Word for word, the listing below should be printed again.

Data section START

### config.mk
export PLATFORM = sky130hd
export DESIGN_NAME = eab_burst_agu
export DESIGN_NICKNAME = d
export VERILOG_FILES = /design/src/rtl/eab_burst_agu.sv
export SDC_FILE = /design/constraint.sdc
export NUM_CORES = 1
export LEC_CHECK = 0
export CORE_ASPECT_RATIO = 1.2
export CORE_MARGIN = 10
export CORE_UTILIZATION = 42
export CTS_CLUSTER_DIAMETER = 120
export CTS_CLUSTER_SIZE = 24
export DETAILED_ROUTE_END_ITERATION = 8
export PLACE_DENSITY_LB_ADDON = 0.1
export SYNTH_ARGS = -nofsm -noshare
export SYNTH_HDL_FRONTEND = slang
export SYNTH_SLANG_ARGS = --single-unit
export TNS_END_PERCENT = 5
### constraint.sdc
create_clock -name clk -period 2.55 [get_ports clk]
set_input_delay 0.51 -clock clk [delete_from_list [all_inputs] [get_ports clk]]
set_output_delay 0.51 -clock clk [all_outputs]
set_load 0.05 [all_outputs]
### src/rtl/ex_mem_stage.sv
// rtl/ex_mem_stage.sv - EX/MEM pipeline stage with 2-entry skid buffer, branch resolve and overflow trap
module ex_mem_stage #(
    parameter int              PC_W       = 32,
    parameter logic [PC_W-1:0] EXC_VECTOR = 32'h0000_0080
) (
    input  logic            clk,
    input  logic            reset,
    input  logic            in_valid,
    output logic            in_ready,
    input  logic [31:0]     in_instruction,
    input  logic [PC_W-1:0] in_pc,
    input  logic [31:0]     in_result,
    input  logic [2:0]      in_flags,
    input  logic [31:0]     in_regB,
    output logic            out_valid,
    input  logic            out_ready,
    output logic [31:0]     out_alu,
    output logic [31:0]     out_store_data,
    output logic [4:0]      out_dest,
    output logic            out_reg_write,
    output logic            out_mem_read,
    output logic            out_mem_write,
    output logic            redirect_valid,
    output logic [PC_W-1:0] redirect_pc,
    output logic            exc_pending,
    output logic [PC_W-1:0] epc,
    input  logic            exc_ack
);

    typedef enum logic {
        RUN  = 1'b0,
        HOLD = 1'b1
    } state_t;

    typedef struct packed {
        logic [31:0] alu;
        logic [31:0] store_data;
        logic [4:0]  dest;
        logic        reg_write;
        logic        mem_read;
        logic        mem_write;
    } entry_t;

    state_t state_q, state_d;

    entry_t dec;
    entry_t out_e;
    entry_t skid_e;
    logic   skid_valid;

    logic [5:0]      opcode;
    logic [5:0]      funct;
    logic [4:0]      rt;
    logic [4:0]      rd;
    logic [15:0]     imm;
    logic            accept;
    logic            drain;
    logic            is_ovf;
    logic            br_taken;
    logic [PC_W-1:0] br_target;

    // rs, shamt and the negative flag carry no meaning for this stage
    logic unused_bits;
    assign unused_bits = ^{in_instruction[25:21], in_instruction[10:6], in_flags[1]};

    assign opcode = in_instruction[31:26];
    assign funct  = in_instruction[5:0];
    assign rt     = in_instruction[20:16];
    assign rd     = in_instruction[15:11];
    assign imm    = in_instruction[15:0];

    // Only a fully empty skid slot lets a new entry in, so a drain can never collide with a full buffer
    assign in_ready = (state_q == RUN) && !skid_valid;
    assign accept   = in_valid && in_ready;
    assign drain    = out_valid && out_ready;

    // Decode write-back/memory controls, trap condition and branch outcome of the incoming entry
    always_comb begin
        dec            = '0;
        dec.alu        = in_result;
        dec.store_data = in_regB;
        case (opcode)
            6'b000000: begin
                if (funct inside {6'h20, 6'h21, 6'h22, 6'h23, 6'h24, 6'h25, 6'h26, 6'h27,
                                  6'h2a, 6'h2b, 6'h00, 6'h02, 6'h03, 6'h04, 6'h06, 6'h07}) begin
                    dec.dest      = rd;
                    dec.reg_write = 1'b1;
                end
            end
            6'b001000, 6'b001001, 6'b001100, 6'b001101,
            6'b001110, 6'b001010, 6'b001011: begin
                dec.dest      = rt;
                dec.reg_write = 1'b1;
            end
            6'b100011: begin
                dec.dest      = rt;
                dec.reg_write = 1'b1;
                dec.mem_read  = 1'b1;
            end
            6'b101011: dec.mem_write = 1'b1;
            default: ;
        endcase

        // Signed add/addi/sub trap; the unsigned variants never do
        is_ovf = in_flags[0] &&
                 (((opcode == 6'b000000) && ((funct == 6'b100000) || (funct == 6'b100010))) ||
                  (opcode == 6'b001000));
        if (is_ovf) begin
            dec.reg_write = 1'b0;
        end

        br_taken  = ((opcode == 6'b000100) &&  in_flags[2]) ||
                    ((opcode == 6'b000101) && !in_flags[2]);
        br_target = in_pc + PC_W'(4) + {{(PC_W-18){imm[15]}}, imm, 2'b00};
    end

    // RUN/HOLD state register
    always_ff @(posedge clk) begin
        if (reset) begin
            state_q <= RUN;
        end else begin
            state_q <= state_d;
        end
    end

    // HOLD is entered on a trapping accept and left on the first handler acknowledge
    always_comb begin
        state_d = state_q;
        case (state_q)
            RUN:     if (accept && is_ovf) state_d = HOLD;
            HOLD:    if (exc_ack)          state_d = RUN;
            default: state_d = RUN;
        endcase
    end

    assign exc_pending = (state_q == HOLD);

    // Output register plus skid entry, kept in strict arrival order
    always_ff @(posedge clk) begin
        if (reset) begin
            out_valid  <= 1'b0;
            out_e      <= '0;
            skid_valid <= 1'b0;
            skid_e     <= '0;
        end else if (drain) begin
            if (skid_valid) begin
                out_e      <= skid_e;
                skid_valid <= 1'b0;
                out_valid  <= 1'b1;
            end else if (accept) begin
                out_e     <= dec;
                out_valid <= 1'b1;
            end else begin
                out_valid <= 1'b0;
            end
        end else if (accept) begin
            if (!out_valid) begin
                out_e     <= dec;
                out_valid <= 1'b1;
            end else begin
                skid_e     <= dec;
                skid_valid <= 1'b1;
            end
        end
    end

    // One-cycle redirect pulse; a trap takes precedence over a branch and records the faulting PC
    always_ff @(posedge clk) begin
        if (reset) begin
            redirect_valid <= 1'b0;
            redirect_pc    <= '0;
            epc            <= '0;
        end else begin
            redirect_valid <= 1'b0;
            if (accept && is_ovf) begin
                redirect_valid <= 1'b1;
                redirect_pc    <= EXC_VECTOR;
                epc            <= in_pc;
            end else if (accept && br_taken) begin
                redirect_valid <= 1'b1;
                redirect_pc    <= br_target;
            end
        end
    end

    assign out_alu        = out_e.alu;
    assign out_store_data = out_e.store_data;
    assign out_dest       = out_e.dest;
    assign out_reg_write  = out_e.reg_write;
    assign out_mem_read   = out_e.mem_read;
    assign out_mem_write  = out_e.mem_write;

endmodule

Data section END

Output for this task:
### config.mk
export PLATFORM = sky130hd
export DESIGN_NAME = eab_burst_agu
export DESIGN_NICKNAME = d
export VERILOG_FILES = /design/src/rtl/eab_burst_agu.sv
export SDC_FILE = /design/constraint.sdc
export NUM_CORES = 1
export LEC_CHECK = 0
export CORE_ASPECT_RATIO = 1.2
export CORE_MARGIN = 10
export CORE_UTILIZATION = 42
export CTS_CLUSTER_DIAMETER = 120
export CTS_CLUSTER_SIZE = 24
export DETAILED_ROUTE_END_ITERATION = 8
export PLACE_DENSITY_LB_ADDON = 0.1
export SYNTH_ARGS = -nofsm -noshare
export SYNTH_HDL_FRONTEND = slang
export SYNTH_SLANG_ARGS = --single-unit
export TNS_END_PERCENT = 5
### constraint.sdc
create_clock -name clk -period 2.55 [get_ports clk]
set_input_delay 0.51 -clock clk [delete_from_list [all_inputs] [get_ports clk]]
set_output_delay 0.51 -clock clk [all_outputs]
set_load 0.05 [all_outputs]
### src/rtl/ex_mem_stage.sv
// rtl/ex_mem_stage.sv - EX/MEM pipeline stage with 2-entry skid buffer, branch resolve and overflow trap
module ex_mem_stage #(
    parameter int              PC_W       = 32,
    parameter logic [PC_W-1:0] EXC_VECTOR = 32'h0000_0080
) (
    input  logic            clk,
    input  logic            reset,
    input  logic            in_valid,
    output logic            in_ready,
    input  logic [31:0]     in_instruction,
    input  logic [PC_W-1:0] in_pc,
    input  logic [31:0]     in_result,
    input  logic [2:0]      in_flags,
    input  logic [31:0]     in_regB,
    output logic            out_valid,
    input  logic            out_ready,
    output logic [31:0]     out_alu,
    output logic [31:0]     out_store_data,
    output logic [4:0]      out_dest,
    output logic            out_reg_write,
    output logic            out_mem_read,
    output logic            out_mem_write,
    output logic            redirect_valid,
    output logic [PC_W-1:0] redirect_pc,
    output logic            exc_pending,
    output logic [PC_W-1:0] epc,
    input  logic            exc_ack
);

    typedef enum logic {
        RUN  = 1'b0,
        HOLD = 1'b1
    } state_t;

    typedef struct packed {
        logic [31:0] alu;
        logic [31:0] store_data;
        logic [4:0]  dest;
        logic        reg_write;
        logic        mem_read;
        logic        mem_write;
    } entry_t;

    state_t state_q, state_d;

    entry_t dec;
    entry_t out_e;
    entry_t skid_e;
    logic   skid_valid;

    logic [5:0]      opcode;
    logic [5:0]      funct;
    logic [4:0]      rt;
    logic [4:0]      rd;
    logic [15:0]     imm;
    logic            accept;
    logic            drain;
    logic            is_ovf;
    logic            br_taken;
    logic [PC_W-1:0] br_target;

    // rs, shamt and the negative flag carry no meaning for this stage
    logic unused_bits;
    assign unused_bits = ^{in_instruction[25:21], in_instruction[10:6], in_flags[1]};

    assign opcode = in_instruction[31:26];
    assign funct  = in_instruction[5:0];
    assign rt     = in_instruction[20:16];
    assign rd     = in_instruction[15:11];
    assign imm    = in_instruction[15:0];

    // Only a fully empty skid slot lets a new entry in, so a drain can never collide with a full buffer
    assign in_ready = (state_q == RUN) && !skid_valid;
    assign accept   = in_valid && in_ready;
    assign drain    = out_valid && out_ready;

    // Decode write-back/memory controls, trap condition and branch outcome of the incoming entry
    always_comb begin
        dec            = '0;
        dec.alu        = in_result;
        dec.store_data = in_regB;
        case (opcode)
            6'b000000: begin
                if (funct inside {6'h20, 6'h21, 6'h22, 6'h23, 6'h24, 6'h25, 6'h26, 6'h27,
                                  6'h2a, 6'h2b, 6'h00, 6'h02, 6'h03, 6'h04, 6'h06, 6'h07}) begin
                    dec.dest      = rd;
                    dec.reg_write = 1'b1;
                end
            end
            6'b001000, 6'b001001, 6'b001100, 6'b001101,
            6'b001110, 6'b001010, 6'b001011: begin
                dec.dest      = rt;
                dec.reg_write = 1'b1;
            end
            6'b100011: begin
                dec.dest      = rt;
                dec.reg_write = 1'b1;
                dec.mem_read  = 1'b1;
            end
            6'b101011: dec.mem_write = 1'b1;
            default: ;
        endcase

        // Signed add/addi/sub trap; the unsigned variants never do
        is_ovf = in_flags[0] &&
                 (((opcode == 6'b000000) && ((funct == 6'b100000) || (funct == 6'b100010))) ||
                  (opcode == 6'b001000));
        if (is_ovf) begin
            dec.reg_write = 1'b0;
        end

        br_taken  = ((opcode == 6'b000100) &&  in_flags[2]) ||
                    ((opcode == 6'b000101) && !in_flags[2]);
        br_target = in_pc + PC_W'(4) + {{(PC_W-18){imm[15]}}, imm, 2'b00};
    end

    // RUN/HOLD state register
    always_ff @(posedge clk) begin
        if (reset) begin
            state_q <= RUN;
        end else begin
            state_q <= state_d;
        end
    end

    // HOLD is entered on a trapping accept and left on the first handler acknowledge
    always_comb begin
        state_d = state_q;
        case (state_q)
            RUN:     if (accept && is_ovf) state_d = HOLD;
            HOLD:    if (exc_ack)          state_d = RUN;
            default: state_d = RUN;
        endcase
    end

    assign exc_pending = (state_q == HOLD);

    // Output register plus skid entry, kept in strict arrival order
    always_ff @(posedge clk) begin
        if (reset) begin
            out_valid  <= 1'b0;
            out_e      <= '0;
            skid_valid <= 1'b0;
            skid_e     <= '0;
        end else if (drain) begin
            if (skid_valid) begin
                out_e      <= skid_e;
                skid_valid <= 1'b0;
                out_valid  <= 1'b1;
            end else if (accept) begin
                out_e     <= dec;
                out_valid <= 1'b1;
            end else begin
                out_valid <= 1'b0;
            end
        end else if (accept) begin
            if (!out_valid) begin
                out_e     <= dec;
                out_valid <= 1'b1;
            end else begin
                skid_e     <= dec;
                skid_valid <= 1'b1;
            end
        end
    end

    // One-cycle redirect pulse; a trap takes precedence over a branch and records the faulting PC
    always_ff @(posedge clk) begin
        if (reset) begin
            redirect_valid <= 1'b0;
            redirect_pc    <= '0;
            epc            <= '0;
        end else begin
            redirect_valid <= 1'b0;
            if (accept && is_ovf) begin
                redirect_valid <= 1'b1;
                redirect_pc    <= EXC_VECTOR;
                epc            <= in_pc;
            end else if (accept && br_taken) begin
                redirect_valid <= 1'b1;
                redirect_pc    <= br_target;
            end
        end
    end

    assign out_alu        = out_e.alu;
    assign out_store_data = out_e.store_data;
    assign out_dest       = out_e.dest;
    assign out_reg_write  = out_e.reg_write;
    assign out_mem_read   = out_e.mem_read;
    assign out_mem_write  = out_e.mem_write;

endmodule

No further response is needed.